Nel Giubileo degli ammalati, Francesco ha alzato la voce anche contro la cultura dello scarto, quella che emargina chi non è più “utile”, chi pesa, chi rallenta. “Non releghiamo chi è fragile lontano dalla nostra vita, come purtroppo oggi fa una certa mentalità – ha ammonito il Papa –. Non ostracizziamo il dolore dai nostri ambienti. Facciamone invece un’occasione per crescere insieme, per coltivare la speranza grazie all’amore”.
Sono parole che risuonano forti in un tempo in cui le disuguaglianze sanitarie e sociali si allargano, e in cui milioni di malati nel mondo restano senza cure e senza voce. Il Papa parla con il cuore di chi ha appena vissuto in prima persona l’esperienza del ricovero, e lo fa con una forza che nasce non dalla retorica, ma dall’umile condivisione.
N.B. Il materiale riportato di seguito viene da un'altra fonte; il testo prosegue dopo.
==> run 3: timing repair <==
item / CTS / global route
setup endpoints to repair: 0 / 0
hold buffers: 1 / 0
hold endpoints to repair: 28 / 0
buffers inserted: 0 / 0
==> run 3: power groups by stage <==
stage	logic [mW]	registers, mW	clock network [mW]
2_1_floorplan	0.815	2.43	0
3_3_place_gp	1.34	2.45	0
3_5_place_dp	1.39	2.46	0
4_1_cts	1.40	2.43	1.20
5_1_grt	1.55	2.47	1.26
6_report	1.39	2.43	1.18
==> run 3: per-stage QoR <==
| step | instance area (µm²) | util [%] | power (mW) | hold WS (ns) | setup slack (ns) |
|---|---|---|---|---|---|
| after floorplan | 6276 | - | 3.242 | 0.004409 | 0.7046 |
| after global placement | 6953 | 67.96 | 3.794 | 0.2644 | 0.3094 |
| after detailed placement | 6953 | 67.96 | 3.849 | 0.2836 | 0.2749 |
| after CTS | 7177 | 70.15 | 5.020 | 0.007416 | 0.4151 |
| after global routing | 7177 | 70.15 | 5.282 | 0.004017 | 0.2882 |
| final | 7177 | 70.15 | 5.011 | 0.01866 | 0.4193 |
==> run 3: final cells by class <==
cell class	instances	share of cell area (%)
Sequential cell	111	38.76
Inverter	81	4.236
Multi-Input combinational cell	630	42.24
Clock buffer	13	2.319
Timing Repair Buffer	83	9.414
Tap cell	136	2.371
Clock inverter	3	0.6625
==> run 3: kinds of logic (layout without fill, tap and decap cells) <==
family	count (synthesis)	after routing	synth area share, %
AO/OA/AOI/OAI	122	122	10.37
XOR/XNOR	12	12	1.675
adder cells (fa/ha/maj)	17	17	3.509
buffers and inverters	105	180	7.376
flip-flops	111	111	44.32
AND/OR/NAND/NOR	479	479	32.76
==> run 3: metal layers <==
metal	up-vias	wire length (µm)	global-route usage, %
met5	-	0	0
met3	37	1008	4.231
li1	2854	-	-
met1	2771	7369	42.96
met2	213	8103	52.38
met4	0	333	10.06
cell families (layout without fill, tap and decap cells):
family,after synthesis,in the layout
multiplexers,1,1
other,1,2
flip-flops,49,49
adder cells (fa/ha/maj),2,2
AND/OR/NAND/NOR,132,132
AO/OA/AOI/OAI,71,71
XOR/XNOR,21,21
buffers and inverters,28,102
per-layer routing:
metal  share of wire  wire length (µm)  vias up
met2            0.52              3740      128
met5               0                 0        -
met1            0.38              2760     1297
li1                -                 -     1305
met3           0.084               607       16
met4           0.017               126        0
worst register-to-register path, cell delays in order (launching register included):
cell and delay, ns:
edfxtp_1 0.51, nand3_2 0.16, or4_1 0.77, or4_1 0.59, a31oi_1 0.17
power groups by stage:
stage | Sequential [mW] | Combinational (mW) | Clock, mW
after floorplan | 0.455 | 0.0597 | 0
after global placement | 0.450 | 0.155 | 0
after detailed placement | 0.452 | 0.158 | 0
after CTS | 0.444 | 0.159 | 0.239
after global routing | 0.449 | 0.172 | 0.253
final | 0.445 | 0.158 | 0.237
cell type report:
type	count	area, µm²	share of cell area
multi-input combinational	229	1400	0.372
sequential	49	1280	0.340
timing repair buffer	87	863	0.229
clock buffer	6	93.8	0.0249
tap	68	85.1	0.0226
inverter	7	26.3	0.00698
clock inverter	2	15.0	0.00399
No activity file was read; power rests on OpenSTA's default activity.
## config.mk

```make
export PLATFORM = sky130hd
export DESIGN_NAME = fetch_unit
export DESIGN_NICKNAME = d
export VERILOG_FILES = /design/src/rtl/fetch_unit.sv
export SDC_FILE = /design/constraint.sdc
export NUM_CORES = 1
export LEC_CHECK = 0
export CAP_MARGIN = 20
export CORE_MARGIN = 5
export CORE_UTILIZATION = 55
export CTS_CLUSTER_DIAMETER = 30
export DETAILED_ROUTE_END_ITERATION = 10
export DONT_BUFFER_PORTS = 1
export HOLD_SLACK_MARGIN = 0.03
export PLACE_DENSITY = 0.73
export RECOVER_POWER = 50
export SLEW_MARGIN = 25
export SYNTH_ARGS = -nofsm -noshare
export SYNTH_HDL_FRONTEND = slang
export SYNTH_SLANG_ARGS = --single-unit
```

## constraint.sdc

```tcl
create_clock -name CLK -period 1.5 [get_ports CLK]
set_input_delay 0.45 -clock CLK [delete_from_list [all_inputs] [get_ports CLK]]
set_output_delay 0.45 -clock CLK [all_outputs]
set_load 0.03 [all_outputs]
```
### src/rtl/aes_add_round_key.sv
// AES-128 AddRoundKey stage: round-key file, per-block round tracking, source select
// between the ShiftRows and MixColumn paths, and a one-deep registered output.
module aes_add_round_key #(
    parameter int NR   = 10,
    parameter int KA_W = 4
) (
    input  logic                  clk,
    input  logic                  rst,
    input  logic                  key_wr_en,
    input  logic [KA_W-1:0]       key_wr_addr,
    input  logic [127:0]          key_wr_data,
    aes_add_round_key_if.slave    bus,
    output logic                  err
);

    localparam logic [KA_W-1:0] LAST_ROUND = KA_W'(NR);

    logic [127:0]    key_file [0:NR];
    logic [KA_W-1:0] rc;
    logic            out_valid_q;
    logic [127:0]    out_data_q;
    logic [KA_W-1:0] out_round_q;
    logic            out_last_q;
    logic            err_q;

    logic            accept;
    logic            idle;
    logic            key_addr_ok;
    logic            key_we;
    logic            key_err;

    logic            beat_emit;
    logic            beat_err;
    logic [127:0]    beat_data;
    logic [KA_W-1:0] beat_round;
    logic            beat_last;
    logic [KA_W-1:0] rc_next;

    assign bus.in_ready  = !out_valid_q || bus.out_ready;
    assign bus.out_valid = out_valid_q;
    assign bus.out_data  = out_data_q;
    assign bus.out_round = out_round_q;
    assign bus.out_last  = out_last_q;
    assign err           = err_q;

    assign accept = bus.in_valid && bus.in_ready;

    // Idle is judged on pre-edge state, so a write alongside an accepted first beat
    // still lands while that beat whitens with the previous key[0].
    assign idle        = (rc == '0) && !out_valid_q;
    assign key_addr_ok = key_wr_addr <= LAST_ROUND;
    assign key_we      = key_wr_en && idle && key_addr_ok;
    assign key_err     = key_wr_en && !(idle && key_addr_ok);

    always_comb begin
        beat_emit  = 1'b0;
        beat_err   = 1'b0;
        beat_data  = '0;
        beat_round = '0;
        beat_last  = 1'b0;
        rc_next    = rc;
        if (bus.in_first) begin
            beat_emit  = 1'b1;
            beat_err   = (rc != '0);
            beat_data  = bus.in_shift ^ key_file[0];
            beat_round = '0;
            rc_next    = KA_W'(1);
        end else if (rc == '0) begin
            // Continuation beat with no block open: swallowed and flagged.
            beat_err   = 1'b1;
        end else if (rc == LAST_ROUND) begin
            beat_emit  = 1'b1;
            beat_data  = bus.in_shift ^ key_file[NR];
            beat_round = LAST_ROUND;
            beat_last  = 1'b1;
            rc_next    = '0;
        end else begin
            beat_emit  = 1'b1;
            beat_data  = bus.in_mix ^ key_file[rc];
            beat_round = rc;
            rc_next    = rc + KA_W'(1);
        end
    end

    always_ff @(posedge clk) begin
        if (rst) begin
            rc          <= '0;
            out_valid_q <= 1'b0;
            out_data_q  <= '0;
            out_round_q <= '0;
            out_last_q  <= 1'b0;
            err_q       <= 1'b0;
            for (int i = 0; i <= NR; i++) begin
                key_file[i] <= '0;
            end
        end else begin
            err_q <= (accept && beat_err) || key_err;
            if (accept) begin
                rc          <= rc_next;
                out_valid_q <= beat_emit;
                if (beat_emit) begin
                    out_data_q  <= beat_data;
                    out_round_q <= beat_round;
                    out_last_q  <= beat_last;
                end
            end else if (bus.out_ready) begin
                out_valid_q <= 1'b0;
            end
            if (key_we) begin
                key_file[key_wr_addr] <= key_wr_data;
            end
        end
    end

endmodule
==> config.mk <==
export PLATFORM = sky130hd
export DESIGN_NAME = writeback_buffer
export DESIGN_NICKNAME = d
export VERILOG_FILES = /design/src/rtl/writeback_buffer_pkg.sv /design/src/rtl/writeback_buffer_bypass.sv /design/src/rtl/writeback_buffer.sv
export SDC_FILE = /design/constraint.sdc
export NUM_CORES = 1
export LEC_CHECK = 0
export CAP_MARGIN = 30
export CORE_MARGIN = 2
export CORE_UTILIZATION = 30
export DETAILED_ROUTE_END_ITERATION = 12
export PLACE_DENSITY = 0.59
export SKIP_CTS_REPAIR_TIMING = 1
export SLEW_MARGIN = 10
export SYNTH_ARGS = -nofsm -noshare
export SYNTH_HDL_FRONTEND = slang
export SYNTH_SLANG_ARGS = --single-unit
==> constraint.sdc <==
create_clock -name clk -period 6.3 [get_ports clk]
set_input_delay 1.26 -clock clk [delete_from_list [all_inputs] [get_ports clk]]
set_output_delay 1.26 -clock clk [all_outputs]
set_load 0.02 [all_outputs]
## config.mk

```make
export PLATFORM = sky130hd
export DESIGN_NAME = vert_ucode_quicksort_unload
export DESIGN_NICKNAME = d
export VERILOG_FILES = /design/src/rtl/vert_ucode_quicksort_unload.sv
export SDC_FILE = /design/constraint.sdc
export NUM_CORES = 1
export LEC_CHECK = 0
export ABC_AREA = 1
export BUFFER_PORTS_ARGS = -buffer_cell sky130_fd_sc_hd__buf_2
export CORE_MARGIN = 2
export CORE_UTILIZATION = 57
export DETAILED_ROUTE_END_ITERATION = 6
export GPL_ROUTABILITY_DRIVEN = 0
export GPL_TIMING_DRIVEN = 1
export PLACE_DENSITY = 0.84
export REMOVE_ABC_BUFFERS = 1
export SYNTH_ARGS = -nofsm -noshare
export SYNTH_HDL_FRONTEND = slang
export SYNTH_SLANG_ARGS = --single-unit
```

## constraint.sdc

```tcl
create_clock -name clk -period 3.8 [get_ports clk]
set_clock_uncertainty 0.2 [all_clocks]
set_input_delay 0.57 -clock clk [delete_from_list [all_inputs] [get_ports clk]]
set_output_delay 0.57 -clock clk [all_outputs]
set_load 0.05 [all_outputs]
```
Benedetto XVI e la lezione sulla sofferenza
Non è mancato un riferimento alla figura del Papa emerito Benedetto XVI, “che ci ha dato una bellissima testimonianza di serenità nel tempo della sua malattia”. Francesco ha citato le parole tratte dall’enciclica Spe salvi: “La misura dell’umanità si determina essenzialmente nel rapporto con la sofferenza. Una società che non riesce ad accettare i sofferenti è una società crudele e disumana”. In questo senso, il Giubileo degli ammalati si trasforma in un appello profondo alla società intera: una civiltà si giudica da come tratta i suoi più deboli. E la Chiesa, ha concluso il Pontefice, non può che stare accanto a chi soffre, non solo con i sacramenti, ma anche con la presenza, il servizio, l’ascolto.
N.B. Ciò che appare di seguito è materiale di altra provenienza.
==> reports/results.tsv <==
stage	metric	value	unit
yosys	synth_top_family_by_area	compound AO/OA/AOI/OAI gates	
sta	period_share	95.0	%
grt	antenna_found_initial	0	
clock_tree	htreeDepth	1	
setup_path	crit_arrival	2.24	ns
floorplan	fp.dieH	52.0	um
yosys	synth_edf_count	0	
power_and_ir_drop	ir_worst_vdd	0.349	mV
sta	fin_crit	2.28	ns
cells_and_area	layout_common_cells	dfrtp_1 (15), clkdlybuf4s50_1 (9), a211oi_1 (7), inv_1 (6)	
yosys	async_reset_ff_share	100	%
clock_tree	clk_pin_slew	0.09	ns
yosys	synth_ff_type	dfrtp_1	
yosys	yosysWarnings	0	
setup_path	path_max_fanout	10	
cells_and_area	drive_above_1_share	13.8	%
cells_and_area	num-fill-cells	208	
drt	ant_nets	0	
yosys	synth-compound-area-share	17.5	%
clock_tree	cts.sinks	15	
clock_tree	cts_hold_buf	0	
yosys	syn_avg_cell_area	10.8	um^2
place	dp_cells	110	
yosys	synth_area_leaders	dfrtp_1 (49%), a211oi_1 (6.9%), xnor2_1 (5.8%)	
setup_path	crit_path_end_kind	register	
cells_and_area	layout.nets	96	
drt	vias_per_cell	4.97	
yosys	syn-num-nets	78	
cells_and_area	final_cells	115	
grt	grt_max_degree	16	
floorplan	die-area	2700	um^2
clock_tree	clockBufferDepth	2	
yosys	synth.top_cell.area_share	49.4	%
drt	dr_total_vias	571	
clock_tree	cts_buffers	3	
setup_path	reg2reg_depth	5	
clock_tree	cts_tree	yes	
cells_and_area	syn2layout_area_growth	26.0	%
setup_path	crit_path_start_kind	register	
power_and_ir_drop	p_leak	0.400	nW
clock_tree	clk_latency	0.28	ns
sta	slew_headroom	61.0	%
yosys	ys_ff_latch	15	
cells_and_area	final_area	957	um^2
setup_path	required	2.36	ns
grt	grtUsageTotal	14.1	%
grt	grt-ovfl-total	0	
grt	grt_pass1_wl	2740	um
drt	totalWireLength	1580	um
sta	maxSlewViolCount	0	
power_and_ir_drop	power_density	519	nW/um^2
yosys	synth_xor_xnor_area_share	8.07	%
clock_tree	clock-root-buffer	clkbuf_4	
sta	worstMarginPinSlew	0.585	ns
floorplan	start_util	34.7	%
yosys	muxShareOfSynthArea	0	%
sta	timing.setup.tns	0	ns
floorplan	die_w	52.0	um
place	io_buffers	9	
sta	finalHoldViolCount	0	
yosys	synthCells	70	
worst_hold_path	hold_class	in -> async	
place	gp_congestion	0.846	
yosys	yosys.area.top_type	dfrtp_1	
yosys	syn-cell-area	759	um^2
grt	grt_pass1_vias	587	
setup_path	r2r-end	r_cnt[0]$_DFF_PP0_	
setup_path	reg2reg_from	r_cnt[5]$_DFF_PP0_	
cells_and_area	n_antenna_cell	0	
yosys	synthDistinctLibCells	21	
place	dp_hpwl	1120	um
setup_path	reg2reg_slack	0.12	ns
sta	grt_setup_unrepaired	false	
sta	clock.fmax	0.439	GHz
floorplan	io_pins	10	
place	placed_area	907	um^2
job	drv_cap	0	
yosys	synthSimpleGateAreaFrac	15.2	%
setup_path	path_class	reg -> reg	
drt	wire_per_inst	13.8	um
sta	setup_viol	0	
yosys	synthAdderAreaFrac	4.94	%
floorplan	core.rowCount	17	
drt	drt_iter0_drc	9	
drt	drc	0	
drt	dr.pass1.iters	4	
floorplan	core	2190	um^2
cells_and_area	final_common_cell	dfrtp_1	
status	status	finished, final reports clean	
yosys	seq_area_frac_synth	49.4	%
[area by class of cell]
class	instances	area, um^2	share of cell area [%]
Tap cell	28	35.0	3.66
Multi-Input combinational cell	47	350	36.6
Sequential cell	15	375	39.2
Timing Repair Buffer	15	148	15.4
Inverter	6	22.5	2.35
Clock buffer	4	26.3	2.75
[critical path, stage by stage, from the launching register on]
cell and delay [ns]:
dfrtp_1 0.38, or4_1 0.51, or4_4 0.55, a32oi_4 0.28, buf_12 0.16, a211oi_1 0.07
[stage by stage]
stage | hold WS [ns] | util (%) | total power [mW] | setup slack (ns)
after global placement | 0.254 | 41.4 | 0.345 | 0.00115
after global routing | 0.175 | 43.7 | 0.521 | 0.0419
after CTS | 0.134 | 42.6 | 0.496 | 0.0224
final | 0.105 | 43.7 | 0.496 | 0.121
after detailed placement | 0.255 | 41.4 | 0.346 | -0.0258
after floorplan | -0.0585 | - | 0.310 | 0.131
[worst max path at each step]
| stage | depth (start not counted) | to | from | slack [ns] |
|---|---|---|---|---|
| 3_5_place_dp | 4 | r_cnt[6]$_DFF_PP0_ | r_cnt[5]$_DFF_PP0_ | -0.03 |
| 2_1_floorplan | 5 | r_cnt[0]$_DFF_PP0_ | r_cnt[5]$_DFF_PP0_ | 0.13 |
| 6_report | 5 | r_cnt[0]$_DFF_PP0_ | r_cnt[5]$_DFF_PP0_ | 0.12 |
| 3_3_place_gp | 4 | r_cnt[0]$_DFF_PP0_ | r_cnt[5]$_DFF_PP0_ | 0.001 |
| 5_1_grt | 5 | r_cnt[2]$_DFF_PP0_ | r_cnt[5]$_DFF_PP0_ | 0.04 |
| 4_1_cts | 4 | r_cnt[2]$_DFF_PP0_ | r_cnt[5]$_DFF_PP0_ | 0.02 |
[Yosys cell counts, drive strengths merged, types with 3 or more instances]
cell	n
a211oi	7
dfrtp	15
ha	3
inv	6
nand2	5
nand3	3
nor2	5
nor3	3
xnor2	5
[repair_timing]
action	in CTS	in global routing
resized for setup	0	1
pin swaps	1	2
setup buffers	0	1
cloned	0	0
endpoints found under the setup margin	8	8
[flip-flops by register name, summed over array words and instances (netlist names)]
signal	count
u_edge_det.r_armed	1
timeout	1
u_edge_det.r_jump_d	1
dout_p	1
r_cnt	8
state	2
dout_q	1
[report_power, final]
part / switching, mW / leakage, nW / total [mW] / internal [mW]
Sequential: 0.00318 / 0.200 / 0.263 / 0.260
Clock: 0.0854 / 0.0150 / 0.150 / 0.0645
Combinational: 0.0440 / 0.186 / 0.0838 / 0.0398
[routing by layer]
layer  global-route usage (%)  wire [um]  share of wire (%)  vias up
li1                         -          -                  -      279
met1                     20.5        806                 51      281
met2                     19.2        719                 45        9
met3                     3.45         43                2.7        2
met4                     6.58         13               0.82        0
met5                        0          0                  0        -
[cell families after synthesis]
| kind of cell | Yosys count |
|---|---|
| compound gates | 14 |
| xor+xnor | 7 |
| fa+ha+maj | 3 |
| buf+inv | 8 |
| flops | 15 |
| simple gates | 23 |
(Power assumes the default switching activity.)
La celebrazione ha visto la partecipazione di migliaia di pellegrini e malati giunti da tutto il mondo, accompagnati da medici, volontari, cappellani ospedalieri e associazioni del settore sanitario. Molti in carrozzina, altri visibilmente provati nel corpo, ma tutti uniti da un senso profondo di fraternità e di speranza. La piazza, baciata dal sole di primavera, ha accolto anche delegazioni di operatori sanitari che nei mesi scorsi hanno lavorato nei teatri più critici delle emergenze umanitarie.
L’annuncio della speranza
Il Giubileo degli ammalati è stato uno dei momenti chiave nel cammino verso l’Anno Santo 2025, e assume un significato ancora più forte proprio per la presenza del Papa, tornato tra la gente dopo giorni di silenzio e fragilità. “Dio non ci lascia soli – ha proseguito Francesco – e dove le nostre forze vengono meno, possiamo sperimentare la consolazione della sua presenza”.